Locate and copy each line in the data that contains the word "than".

PROVIDED DATA START

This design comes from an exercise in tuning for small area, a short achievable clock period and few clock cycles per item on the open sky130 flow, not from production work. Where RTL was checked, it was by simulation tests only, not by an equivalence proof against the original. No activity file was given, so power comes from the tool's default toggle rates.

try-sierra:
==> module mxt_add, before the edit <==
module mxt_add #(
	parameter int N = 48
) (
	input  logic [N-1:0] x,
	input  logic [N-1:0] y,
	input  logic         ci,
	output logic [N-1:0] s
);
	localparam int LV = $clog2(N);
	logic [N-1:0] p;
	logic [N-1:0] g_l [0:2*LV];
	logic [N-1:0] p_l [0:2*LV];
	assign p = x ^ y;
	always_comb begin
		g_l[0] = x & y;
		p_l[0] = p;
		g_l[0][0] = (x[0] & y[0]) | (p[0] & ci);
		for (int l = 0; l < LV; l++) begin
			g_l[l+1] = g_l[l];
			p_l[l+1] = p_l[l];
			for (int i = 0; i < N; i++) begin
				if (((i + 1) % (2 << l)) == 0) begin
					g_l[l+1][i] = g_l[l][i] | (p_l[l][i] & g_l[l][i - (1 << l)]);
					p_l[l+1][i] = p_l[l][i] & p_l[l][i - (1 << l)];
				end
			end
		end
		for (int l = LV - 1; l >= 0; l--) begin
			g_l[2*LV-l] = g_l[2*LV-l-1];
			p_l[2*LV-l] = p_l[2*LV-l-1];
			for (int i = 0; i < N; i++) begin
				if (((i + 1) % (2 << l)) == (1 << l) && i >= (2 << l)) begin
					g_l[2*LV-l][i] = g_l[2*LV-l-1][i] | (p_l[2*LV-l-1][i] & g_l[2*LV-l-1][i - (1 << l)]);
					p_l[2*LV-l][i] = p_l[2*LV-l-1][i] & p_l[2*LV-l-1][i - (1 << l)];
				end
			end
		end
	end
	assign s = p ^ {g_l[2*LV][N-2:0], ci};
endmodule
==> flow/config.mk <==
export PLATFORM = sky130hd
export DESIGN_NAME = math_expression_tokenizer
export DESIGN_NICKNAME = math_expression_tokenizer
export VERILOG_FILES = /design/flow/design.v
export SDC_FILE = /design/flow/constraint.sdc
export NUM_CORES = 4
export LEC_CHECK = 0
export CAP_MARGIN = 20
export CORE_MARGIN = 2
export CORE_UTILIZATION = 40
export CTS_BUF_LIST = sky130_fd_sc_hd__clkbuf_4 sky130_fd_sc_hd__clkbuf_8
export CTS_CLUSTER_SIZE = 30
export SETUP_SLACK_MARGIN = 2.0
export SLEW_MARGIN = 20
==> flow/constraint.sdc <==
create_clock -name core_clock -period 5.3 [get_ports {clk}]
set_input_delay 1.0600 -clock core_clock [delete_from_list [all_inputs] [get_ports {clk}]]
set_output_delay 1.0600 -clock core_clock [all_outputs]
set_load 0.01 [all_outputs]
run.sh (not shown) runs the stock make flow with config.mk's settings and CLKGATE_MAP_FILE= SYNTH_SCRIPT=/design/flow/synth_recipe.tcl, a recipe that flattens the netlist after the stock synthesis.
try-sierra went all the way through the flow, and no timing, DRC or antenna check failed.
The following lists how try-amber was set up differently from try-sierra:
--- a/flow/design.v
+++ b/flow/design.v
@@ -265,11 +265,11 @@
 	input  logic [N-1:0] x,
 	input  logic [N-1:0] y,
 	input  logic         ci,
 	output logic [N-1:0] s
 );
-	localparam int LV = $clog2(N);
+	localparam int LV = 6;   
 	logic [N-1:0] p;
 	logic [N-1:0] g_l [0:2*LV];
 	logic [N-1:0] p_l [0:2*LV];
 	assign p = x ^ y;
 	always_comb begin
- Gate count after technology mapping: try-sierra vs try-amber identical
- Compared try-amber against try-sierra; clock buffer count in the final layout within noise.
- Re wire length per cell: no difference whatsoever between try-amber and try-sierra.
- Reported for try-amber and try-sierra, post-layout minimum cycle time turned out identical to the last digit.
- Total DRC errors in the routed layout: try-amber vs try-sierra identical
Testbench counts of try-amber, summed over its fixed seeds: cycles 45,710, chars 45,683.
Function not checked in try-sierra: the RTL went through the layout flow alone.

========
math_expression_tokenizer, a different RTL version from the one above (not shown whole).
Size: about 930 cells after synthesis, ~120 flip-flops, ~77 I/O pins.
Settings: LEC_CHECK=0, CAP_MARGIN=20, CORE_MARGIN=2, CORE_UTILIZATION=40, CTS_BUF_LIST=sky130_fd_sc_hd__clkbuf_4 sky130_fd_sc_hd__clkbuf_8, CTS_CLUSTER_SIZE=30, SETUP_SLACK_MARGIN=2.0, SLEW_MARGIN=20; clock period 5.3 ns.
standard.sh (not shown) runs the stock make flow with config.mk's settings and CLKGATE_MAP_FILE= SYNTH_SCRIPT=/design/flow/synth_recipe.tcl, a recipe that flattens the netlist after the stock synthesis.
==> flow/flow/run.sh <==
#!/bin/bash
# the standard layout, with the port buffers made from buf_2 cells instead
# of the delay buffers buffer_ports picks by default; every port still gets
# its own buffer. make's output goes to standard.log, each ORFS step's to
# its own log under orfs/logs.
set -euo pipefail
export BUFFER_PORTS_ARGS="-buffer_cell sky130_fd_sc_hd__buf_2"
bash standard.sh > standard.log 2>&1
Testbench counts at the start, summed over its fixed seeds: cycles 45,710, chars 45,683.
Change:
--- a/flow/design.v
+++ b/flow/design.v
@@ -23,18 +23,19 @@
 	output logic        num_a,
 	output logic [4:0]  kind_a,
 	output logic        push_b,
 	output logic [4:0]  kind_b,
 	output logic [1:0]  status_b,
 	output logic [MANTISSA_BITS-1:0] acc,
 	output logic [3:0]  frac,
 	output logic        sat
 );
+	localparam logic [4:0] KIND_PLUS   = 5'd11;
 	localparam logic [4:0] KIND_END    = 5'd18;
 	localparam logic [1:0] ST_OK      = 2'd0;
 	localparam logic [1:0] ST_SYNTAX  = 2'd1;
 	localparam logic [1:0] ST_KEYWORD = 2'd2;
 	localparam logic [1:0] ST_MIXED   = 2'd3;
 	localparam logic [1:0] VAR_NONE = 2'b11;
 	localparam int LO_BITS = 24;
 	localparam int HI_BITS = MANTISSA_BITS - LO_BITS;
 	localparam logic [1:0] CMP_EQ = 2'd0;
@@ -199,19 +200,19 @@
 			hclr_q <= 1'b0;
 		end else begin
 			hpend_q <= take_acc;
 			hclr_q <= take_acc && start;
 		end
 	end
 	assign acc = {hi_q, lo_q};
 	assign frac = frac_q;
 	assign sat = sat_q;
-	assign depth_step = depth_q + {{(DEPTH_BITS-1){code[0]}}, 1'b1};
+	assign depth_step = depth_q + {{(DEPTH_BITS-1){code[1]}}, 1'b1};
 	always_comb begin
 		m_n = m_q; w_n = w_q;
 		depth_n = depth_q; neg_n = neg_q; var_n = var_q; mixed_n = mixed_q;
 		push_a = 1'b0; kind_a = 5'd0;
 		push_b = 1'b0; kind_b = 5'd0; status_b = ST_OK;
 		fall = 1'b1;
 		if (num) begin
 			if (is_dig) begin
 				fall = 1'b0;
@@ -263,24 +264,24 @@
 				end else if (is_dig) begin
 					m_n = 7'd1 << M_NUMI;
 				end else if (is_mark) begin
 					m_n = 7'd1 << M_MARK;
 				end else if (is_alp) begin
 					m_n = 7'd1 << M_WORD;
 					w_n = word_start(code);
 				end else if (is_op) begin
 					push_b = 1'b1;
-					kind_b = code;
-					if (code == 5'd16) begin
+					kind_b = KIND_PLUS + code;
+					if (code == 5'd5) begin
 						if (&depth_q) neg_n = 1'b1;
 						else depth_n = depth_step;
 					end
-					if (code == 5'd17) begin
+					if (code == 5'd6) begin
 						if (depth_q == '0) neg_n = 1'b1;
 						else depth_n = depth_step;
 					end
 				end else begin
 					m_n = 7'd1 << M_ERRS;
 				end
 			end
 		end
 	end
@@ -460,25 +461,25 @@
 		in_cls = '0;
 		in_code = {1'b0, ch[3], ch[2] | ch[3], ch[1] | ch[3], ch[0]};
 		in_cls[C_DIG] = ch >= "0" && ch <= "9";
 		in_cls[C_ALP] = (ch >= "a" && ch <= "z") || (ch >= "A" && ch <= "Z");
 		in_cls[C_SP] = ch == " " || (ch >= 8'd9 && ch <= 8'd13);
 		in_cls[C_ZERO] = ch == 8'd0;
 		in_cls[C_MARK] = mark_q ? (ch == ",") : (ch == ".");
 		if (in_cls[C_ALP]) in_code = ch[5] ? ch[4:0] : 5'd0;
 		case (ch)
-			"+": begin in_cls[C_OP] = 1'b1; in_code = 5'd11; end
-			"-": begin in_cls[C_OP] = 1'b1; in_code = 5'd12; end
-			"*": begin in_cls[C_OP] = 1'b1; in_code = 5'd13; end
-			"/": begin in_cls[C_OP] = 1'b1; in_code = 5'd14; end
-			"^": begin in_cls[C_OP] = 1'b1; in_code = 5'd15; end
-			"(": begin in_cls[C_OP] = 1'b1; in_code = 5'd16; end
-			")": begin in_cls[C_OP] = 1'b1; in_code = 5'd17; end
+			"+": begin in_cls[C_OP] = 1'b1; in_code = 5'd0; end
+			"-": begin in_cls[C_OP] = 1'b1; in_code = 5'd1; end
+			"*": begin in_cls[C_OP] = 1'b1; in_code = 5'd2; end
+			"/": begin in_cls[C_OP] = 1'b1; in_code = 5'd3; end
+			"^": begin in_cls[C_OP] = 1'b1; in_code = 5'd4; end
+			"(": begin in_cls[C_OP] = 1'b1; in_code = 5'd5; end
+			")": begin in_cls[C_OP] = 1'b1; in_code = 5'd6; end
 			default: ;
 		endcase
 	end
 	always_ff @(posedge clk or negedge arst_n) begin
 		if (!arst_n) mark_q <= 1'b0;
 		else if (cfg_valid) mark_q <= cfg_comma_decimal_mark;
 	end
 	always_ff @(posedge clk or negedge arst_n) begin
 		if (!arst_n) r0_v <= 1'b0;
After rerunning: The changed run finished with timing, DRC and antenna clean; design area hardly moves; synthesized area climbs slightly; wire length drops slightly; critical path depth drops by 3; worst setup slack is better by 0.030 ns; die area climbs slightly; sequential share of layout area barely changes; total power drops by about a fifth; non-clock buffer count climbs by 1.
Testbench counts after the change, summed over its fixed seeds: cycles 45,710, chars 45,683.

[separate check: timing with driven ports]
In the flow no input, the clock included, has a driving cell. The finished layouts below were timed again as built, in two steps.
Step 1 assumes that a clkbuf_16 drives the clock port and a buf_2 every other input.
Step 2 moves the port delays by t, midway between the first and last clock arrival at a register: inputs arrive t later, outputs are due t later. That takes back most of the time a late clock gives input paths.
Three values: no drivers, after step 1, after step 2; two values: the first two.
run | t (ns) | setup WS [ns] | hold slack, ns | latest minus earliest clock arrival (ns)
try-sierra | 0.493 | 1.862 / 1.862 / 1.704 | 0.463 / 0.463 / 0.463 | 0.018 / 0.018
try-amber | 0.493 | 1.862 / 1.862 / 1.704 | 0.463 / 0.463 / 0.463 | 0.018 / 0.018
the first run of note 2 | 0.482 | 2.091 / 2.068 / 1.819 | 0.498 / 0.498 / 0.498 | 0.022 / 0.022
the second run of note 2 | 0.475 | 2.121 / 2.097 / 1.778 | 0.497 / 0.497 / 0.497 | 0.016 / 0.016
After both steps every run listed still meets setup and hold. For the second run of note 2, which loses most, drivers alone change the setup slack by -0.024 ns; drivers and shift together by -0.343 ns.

PROVIDED DATA END
PROVIDED DATA START

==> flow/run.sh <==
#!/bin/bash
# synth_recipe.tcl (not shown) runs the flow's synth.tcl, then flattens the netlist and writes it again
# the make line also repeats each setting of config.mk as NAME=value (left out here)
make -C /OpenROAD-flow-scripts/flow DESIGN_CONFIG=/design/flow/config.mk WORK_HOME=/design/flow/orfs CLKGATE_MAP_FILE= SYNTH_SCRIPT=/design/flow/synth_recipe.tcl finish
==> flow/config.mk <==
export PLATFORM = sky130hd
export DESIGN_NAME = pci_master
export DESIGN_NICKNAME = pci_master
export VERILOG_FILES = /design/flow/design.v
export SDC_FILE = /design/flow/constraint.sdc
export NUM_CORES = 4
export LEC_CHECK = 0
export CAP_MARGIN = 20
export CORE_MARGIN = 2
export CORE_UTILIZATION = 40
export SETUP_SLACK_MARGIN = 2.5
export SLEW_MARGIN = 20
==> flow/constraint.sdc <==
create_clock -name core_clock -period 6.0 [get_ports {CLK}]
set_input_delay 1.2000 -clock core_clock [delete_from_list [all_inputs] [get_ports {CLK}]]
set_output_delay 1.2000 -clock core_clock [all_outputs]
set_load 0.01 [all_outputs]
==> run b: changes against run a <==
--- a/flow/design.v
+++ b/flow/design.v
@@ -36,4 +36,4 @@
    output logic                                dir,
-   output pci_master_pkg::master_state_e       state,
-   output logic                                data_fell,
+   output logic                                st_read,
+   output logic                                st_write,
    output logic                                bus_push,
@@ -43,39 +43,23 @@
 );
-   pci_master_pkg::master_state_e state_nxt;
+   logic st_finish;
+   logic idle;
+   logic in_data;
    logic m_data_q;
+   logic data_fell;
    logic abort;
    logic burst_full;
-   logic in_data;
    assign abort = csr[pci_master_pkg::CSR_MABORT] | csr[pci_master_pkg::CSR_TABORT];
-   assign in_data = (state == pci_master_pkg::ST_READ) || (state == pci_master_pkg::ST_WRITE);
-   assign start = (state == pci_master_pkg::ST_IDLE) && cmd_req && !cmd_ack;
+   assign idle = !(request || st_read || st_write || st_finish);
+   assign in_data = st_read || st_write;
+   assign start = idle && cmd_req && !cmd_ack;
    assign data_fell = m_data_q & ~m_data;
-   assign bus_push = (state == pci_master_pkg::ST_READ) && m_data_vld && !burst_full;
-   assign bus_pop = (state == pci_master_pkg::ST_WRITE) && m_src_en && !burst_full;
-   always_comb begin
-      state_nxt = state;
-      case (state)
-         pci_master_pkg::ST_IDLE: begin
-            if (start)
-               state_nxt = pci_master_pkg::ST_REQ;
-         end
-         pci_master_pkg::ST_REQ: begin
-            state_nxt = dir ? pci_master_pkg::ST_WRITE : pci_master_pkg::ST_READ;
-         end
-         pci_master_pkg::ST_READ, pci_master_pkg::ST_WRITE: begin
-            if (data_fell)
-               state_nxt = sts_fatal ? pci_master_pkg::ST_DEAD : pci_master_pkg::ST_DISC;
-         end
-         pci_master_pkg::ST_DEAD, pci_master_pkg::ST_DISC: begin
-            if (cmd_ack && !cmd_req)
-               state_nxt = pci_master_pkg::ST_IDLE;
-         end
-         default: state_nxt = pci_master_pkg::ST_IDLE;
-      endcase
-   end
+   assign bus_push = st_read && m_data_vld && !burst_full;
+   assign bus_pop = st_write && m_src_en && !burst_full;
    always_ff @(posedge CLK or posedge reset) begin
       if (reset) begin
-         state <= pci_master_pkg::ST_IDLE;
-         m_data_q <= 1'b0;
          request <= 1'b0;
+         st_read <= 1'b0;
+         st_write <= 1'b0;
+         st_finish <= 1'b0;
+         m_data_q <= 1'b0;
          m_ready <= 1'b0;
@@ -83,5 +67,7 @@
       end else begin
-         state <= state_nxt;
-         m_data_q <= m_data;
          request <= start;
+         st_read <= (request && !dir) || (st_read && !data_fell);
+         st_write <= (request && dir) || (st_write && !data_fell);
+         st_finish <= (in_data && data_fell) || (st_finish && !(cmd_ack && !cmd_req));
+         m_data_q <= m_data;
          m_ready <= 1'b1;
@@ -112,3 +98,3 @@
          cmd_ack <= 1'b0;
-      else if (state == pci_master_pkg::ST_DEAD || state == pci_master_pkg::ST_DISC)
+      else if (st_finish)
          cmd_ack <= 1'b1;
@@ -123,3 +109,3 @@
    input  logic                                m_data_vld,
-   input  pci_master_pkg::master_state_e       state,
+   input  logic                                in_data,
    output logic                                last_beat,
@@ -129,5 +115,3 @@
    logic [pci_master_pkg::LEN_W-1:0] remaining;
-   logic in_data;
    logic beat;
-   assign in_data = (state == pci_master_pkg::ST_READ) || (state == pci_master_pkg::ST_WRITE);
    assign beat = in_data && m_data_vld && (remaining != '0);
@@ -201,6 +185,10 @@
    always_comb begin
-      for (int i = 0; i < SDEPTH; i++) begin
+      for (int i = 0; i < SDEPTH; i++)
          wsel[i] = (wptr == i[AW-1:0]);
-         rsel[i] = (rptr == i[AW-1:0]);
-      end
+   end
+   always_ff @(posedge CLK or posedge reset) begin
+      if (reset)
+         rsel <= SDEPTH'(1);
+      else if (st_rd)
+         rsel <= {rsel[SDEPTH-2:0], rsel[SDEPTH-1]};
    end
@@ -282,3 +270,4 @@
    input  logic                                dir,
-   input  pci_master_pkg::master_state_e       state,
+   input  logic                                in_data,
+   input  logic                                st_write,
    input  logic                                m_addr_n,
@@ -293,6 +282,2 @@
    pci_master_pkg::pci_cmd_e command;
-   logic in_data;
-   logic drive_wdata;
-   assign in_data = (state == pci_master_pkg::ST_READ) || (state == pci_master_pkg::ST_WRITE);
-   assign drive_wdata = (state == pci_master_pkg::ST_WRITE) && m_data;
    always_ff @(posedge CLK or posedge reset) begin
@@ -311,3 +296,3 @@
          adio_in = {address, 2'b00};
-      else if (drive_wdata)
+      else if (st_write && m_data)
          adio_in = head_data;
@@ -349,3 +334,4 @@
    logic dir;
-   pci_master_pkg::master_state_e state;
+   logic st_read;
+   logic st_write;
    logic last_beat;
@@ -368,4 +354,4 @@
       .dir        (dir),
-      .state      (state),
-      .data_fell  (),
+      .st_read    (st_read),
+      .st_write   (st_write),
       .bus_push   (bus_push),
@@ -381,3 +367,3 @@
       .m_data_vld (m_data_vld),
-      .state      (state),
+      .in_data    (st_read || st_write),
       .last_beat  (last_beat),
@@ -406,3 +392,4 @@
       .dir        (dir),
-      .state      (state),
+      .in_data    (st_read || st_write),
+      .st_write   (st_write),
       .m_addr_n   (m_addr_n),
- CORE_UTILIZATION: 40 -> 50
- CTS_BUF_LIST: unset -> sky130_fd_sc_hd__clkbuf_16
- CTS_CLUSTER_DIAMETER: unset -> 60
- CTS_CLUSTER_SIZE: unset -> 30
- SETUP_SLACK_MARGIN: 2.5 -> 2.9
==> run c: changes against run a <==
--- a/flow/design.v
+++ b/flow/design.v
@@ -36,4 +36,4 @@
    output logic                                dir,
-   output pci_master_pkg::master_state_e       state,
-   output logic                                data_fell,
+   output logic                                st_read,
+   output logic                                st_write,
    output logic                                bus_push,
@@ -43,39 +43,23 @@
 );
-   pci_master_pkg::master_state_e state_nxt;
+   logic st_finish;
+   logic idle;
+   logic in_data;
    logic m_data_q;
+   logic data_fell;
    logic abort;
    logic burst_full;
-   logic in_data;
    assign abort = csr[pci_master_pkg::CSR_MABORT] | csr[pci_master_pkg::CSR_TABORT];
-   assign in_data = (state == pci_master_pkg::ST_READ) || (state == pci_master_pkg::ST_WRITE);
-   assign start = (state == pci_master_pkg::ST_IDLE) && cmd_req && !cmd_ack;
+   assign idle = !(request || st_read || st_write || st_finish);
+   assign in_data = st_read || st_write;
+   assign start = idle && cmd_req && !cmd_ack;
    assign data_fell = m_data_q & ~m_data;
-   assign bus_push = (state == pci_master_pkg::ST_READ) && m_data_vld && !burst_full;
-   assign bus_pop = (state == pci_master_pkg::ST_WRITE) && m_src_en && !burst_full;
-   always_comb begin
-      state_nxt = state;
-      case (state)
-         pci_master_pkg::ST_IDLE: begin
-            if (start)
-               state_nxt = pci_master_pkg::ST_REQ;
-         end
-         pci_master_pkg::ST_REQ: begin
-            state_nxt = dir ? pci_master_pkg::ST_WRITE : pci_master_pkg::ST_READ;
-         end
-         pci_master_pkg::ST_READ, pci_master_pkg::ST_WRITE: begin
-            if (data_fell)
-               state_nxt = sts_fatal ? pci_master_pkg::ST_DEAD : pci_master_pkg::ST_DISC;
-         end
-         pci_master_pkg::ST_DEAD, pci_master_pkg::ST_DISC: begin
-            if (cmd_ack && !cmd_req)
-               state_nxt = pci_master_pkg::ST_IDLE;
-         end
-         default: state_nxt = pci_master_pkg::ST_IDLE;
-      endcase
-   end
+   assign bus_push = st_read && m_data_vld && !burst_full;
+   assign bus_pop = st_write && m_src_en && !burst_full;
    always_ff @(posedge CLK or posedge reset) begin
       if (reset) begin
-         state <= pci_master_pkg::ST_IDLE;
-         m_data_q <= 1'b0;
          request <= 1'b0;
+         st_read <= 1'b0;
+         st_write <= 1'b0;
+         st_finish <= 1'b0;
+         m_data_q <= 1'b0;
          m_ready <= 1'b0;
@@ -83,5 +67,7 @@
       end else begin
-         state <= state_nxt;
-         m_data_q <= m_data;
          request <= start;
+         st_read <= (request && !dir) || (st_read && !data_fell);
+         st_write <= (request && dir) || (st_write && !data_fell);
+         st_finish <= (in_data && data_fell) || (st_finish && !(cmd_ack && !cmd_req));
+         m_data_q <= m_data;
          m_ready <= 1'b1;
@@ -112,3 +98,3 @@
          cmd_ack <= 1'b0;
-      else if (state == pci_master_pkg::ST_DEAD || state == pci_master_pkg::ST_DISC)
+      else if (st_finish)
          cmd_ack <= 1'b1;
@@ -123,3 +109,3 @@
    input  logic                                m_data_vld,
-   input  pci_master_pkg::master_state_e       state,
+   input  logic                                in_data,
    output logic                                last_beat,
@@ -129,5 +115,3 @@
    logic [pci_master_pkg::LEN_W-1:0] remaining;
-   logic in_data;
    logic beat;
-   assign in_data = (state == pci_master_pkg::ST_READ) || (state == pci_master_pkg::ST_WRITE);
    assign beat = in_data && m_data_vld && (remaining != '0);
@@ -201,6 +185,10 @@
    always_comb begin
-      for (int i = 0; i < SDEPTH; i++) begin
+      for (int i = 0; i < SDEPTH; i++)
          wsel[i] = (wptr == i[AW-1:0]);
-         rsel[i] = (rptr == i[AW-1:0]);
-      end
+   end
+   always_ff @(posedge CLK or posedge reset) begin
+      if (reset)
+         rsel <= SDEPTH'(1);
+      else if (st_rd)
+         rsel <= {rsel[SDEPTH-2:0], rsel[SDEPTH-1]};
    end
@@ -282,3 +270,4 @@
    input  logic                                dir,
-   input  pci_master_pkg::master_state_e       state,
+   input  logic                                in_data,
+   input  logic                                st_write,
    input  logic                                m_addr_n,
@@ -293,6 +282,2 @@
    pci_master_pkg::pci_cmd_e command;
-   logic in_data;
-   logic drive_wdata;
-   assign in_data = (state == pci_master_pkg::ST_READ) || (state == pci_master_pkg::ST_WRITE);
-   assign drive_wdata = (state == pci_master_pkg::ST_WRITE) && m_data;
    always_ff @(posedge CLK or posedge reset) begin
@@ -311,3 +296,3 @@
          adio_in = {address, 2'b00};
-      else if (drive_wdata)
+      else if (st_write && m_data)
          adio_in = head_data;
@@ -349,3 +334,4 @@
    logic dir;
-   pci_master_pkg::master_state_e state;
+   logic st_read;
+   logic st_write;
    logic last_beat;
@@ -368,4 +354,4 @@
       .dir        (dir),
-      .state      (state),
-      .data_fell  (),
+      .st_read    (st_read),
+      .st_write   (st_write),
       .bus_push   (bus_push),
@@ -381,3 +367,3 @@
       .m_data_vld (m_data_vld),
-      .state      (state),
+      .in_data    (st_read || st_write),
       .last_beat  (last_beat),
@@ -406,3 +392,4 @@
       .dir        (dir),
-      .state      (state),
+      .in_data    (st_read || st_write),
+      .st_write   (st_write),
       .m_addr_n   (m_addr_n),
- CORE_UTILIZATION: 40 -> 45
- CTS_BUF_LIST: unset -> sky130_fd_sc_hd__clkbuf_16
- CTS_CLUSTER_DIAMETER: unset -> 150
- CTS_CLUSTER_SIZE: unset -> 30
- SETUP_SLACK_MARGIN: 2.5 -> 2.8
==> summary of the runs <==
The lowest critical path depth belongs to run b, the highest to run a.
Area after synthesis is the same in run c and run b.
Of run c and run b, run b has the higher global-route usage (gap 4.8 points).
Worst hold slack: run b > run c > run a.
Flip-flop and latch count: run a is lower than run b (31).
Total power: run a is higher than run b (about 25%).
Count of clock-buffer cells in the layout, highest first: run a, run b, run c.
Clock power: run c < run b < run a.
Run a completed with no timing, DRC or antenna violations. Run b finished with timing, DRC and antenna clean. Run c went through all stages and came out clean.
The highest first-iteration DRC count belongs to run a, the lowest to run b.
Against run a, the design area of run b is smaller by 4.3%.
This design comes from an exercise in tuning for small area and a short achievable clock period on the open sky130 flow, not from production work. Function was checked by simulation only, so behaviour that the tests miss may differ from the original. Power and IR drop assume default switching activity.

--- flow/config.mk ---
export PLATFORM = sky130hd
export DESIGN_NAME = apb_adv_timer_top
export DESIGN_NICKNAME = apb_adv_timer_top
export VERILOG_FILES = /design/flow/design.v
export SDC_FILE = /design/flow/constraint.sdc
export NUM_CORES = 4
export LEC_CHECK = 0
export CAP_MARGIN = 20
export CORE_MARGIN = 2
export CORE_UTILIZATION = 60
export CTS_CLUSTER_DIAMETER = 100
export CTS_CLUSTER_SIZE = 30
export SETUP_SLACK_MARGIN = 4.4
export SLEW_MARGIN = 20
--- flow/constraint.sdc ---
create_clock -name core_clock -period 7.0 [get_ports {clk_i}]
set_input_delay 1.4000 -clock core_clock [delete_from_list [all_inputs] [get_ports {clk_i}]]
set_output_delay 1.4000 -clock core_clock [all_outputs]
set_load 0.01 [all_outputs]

PROVIDED DATA END

ANSWER SECTION:
Flip-flop and latch count: run a is lower than run b (31).
Total power: run a is higher than run b (about 25%).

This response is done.